$ cat config.mk
export PLATFORM = sky130hd
export DESIGN_NAME = fa_cache_refill_ctrl
export DESIGN_NICKNAME = d
export VERILOG_FILES = /design/src/rtl/fa_cache_pkg.sv /design/src/rtl/fa_fill_assembler.sv /design/src/rtl/fa_cache_refill_ctrl.sv
export SDC_FILE = /design/constraint.sdc
export NUM_CORES = 1
export LEC_CHECK = 0
export ABC_AREA = 1
export CORE_MARGIN = 3
export CORE_UTILIZATION = 46
export CTS_BUF_LIST = sky130_fd_sc_hd__clkbuf_8 sky130_fd_sc_hd__clkbuf_16
export CTS_CLUSTER_SIZE = 16
export DETAILED_ROUTE_END_ITERATION = 10
export PLACE_DENSITY = 0.88
export SYNTH_ARGS = -nofsm -noshare
export SYNTH_HDL_FRONTEND = slang
export SYNTH_SLANG_ARGS = --single-unit
export TNS_END_PERCENT = 100
$ cat constraint.sdc
create_clock -name clk -period 2.2 [get_ports clk]
set_clock_uncertainty 0.15 [all_clocks]
set_input_delay 0.44 -clock clk [delete_from_list [all_inputs] [get_ports clk]]
set_output_delay 0.44 -clock clk [all_outputs]
set_load 0.05 [all_outputs]
$ cat src/rtl/fa_cache_pkg.sv
// Shared types and line-format constants for the fully associative cache
// refill controller and its fill assembler.
package fa_cache_pkg;

  localparam int LINE_W         = 141;
  localparam int VALID_BIT      = 140;
  localparam int TAG_HI         = 139;
  localparam int TAG_LO         = 128;
  localparam int TAG_W          = 12;
  localparam int WORDS_PER_LINE = 4;
  localparam int WORD_W         = 32;
  localparam int DATA_W         = WORDS_PER_LINE * WORD_W;

  // One array entry: {valid, tag, data}, word 0 in the top 32 data bits.
  typedef logic [LINE_W-1:0] line_t;

  typedef enum logic [2:0] {
    ST_INIT,
    ST_IDLE,
    ST_LOOKUP,
    ST_MEM_REQ,
    ST_FILL,
    ST_WRITE,
    ST_RESP
  } refill_state_e;

  // Packs a line in the array's write-port format.
  function automatic line_t make_line(input logic              valid,
                                      input logic [TAG_W-1:0]  tag,
                                      input logic [DATA_W-1:0] data);
    return {valid, tag, data};
  endfunction

endpackage

$ cat src/rtl/fa_fill_assembler.sv
// Collects the four memory beats of a line fetch. Beats arrive in address
// order and are shifted in from the bottom, so after the last beat word 0
// sits at the top of line_data. done is high in the cycle the final beat is
// accepted, so the assembled line is complete from the following cycle.
module fa_fill_assembler
  import fa_cache_pkg::*;
(
  input  logic              clk,
  input  logic              rst,
  input  logic              clear,
  input  logic              beat_valid,
  input  logic [WORD_W-1:0] beat_data,
  output logic [DATA_W-1:0] line_data,
  output logic              done
);

  logic [1:0]        beat_cnt_q;
  logic [DATA_W-1:0] data_q;

  // Beat counter and shift register; clear starts a fresh line.
  always_ff @(posedge clk) begin
    if (rst || clear) begin
      beat_cnt_q <= '0;
      data_q     <= '0;
    end else if (beat_valid) begin
      beat_cnt_q <= beat_cnt_q + 2'd1;
      data_q     <= {data_q[DATA_W-WORD_W-1:0], beat_data};
    end
  end

  assign line_data = data_q;
  assign done      = beat_valid && (beat_cnt_q == 2'(WORDS_PER_LINE - 1));

endmodule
****************
* _Task to carry out_:
From the records above, copy only the lines starting with the line that holds "export PLACE_DENSITY = 0.88" and going on through the line that holds "arrive in address", exactly as written.

* _Worked solution_:
export PLACE_DENSITY = 0.88
export SYNTH_ARGS = -nofsm -noshare
export SYNTH_HDL_FRONTEND = slang
export SYNTH_SLANG_ARGS = --single-unit
export TNS_END_PERCENT = 100
$ cat constraint.sdc
create_clock -name clk -period 2.2 [get_ports clk]
set_clock_uncertainty 0.15 [all_clocks]
set_input_delay 0.44 -clock clk [delete_from_list [all_inputs] [get_ports clk]]
set_output_delay 0.44 -clock clk [all_outputs]
set_load 0.05 [all_outputs]
$ cat src/rtl/fa_cache_pkg.sv
// Shared types and line-format constants for the fully associative cache
// refill controller and its fill assembler.
package fa_cache_pkg;

  localparam int LINE_W         = 141;
  localparam int VALID_BIT      = 140;
  localparam int TAG_HI         = 139;
  localparam int TAG_LO         = 128;
  localparam int TAG_W          = 12;
  localparam int WORDS_PER_LINE = 4;
  localparam int WORD_W         = 32;
  localparam int DATA_W         = WORDS_PER_LINE * WORD_W;

  // One array entry: {valid, tag, data}, word 0 in the top 32 data bits.
  typedef logic [LINE_W-1:0] line_t;

  typedef enum logic [2:0] {
    ST_INIT,
    ST_IDLE,
    ST_LOOKUP,
    ST_MEM_REQ,
    ST_FILL,
    ST_WRITE,
    ST_RESP
  } refill_state_e;

  // Packs a line in the array's write-port format.
  function automatic line_t make_line(input logic              valid,
                                      input logic [TAG_W-1:0]  tag,
                                      input logic [DATA_W-1:0] data);
    return {valid, tag, data};
  endfunction

endpackage

$ cat src/rtl/fa_fill_assembler.sv
// Collects the four memory beats of a line fetch. Beats arrive in address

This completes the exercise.